そう言われて少しだけ体をずらしてみると、その顔の先に羚汰のスマホ画面が差し出されていて。
もう深夜近かった。

「このプリンの、片付けとくから」

頭をなでなでされて心地よく、羚汰から離れたくない。

「...一緒に入る?」

「あはっ。稜から初めてお風呂に一緒に入ろって誘われて嬉しいけど。俺、病み上がりってゆーか、治りかけ?なんだよねー」

そうだった!!

冗談ではなくて、本当に病人なんだった。

慌てて、羚汰から体を離す。
弱っている羚汰を押しつぶすように体をあずけてしまっていた。

「ベッドで待ってるから」

繋いだ手の指を絡めながら、目を見つめてそう言われて、顔が急激に赤くなるのを感じる。

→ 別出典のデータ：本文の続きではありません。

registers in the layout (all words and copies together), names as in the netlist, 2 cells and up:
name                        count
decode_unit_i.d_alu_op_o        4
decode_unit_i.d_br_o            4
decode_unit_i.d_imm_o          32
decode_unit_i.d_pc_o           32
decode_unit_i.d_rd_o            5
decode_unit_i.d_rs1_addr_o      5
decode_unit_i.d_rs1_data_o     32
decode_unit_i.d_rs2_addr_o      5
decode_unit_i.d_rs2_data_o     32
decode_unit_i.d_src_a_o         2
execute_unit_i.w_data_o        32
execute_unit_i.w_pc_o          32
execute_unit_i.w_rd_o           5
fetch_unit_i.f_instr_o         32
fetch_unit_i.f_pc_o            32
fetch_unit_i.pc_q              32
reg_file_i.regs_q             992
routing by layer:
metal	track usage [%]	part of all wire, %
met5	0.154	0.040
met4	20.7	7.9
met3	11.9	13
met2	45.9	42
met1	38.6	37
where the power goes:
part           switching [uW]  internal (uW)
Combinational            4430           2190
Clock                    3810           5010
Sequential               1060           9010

「何赤くなってんの。だから、病人なんだって。一緒に寝るだけだよ」

「えっ、...あ、そう、...だよね」

わたわたと慌てる稜に、羚汰がいたずらっぽく笑う。

「...お風呂、入ってくる!」

稜は慌ててそのままお風呂に行った。



風呂から上がると、リビングはもうひっそりとしていて。

大急ぎで歯を磨いて髪を乾かして、寝室に向かう。


ベッドの中はもう寝ているのか、羚汰が静かに呼吸を繰り返している。

薄暗い中、そーっと布団の中に入ると、羚汰の腕が伸びてきて、ぎゅうっと抱きしめられる。

「きゃ!」

「おーそーい!」

いつもの背中からではなく、正面から抱きつかれる。

「そうかな」

「そうだよー!寝ちゃうとこだった」

半ばベッドに押し倒されたような体勢だ。
稜の顔にかかる髪が手のひらで優しくよけられる。

稜も手を伸ばして、羚汰の顔にかかる髪をよけようとするも、重力ですぐ落ちてくる。

羚汰が、ふっと笑って、ベッドに体を横たえてた。

2人で横に向いて向かい合う。

髪を撫でていた手が、産毛を撫でるように頬を伝い、唇に到達する。

そのいつもの指使いに、稜の唇から吐息が漏れる。

キスがしたい。
でも、きっとまたダメって言われちゃうよね。

そう思っていると、そっと顔が近づいて、わずかに唇が触れあうキスを羚汰がした。

そのまま離れていく羚汰を見つめて、もっとしたいのを目で訴える。

「今日はここまで」

そう言いながら、また頭をなでている。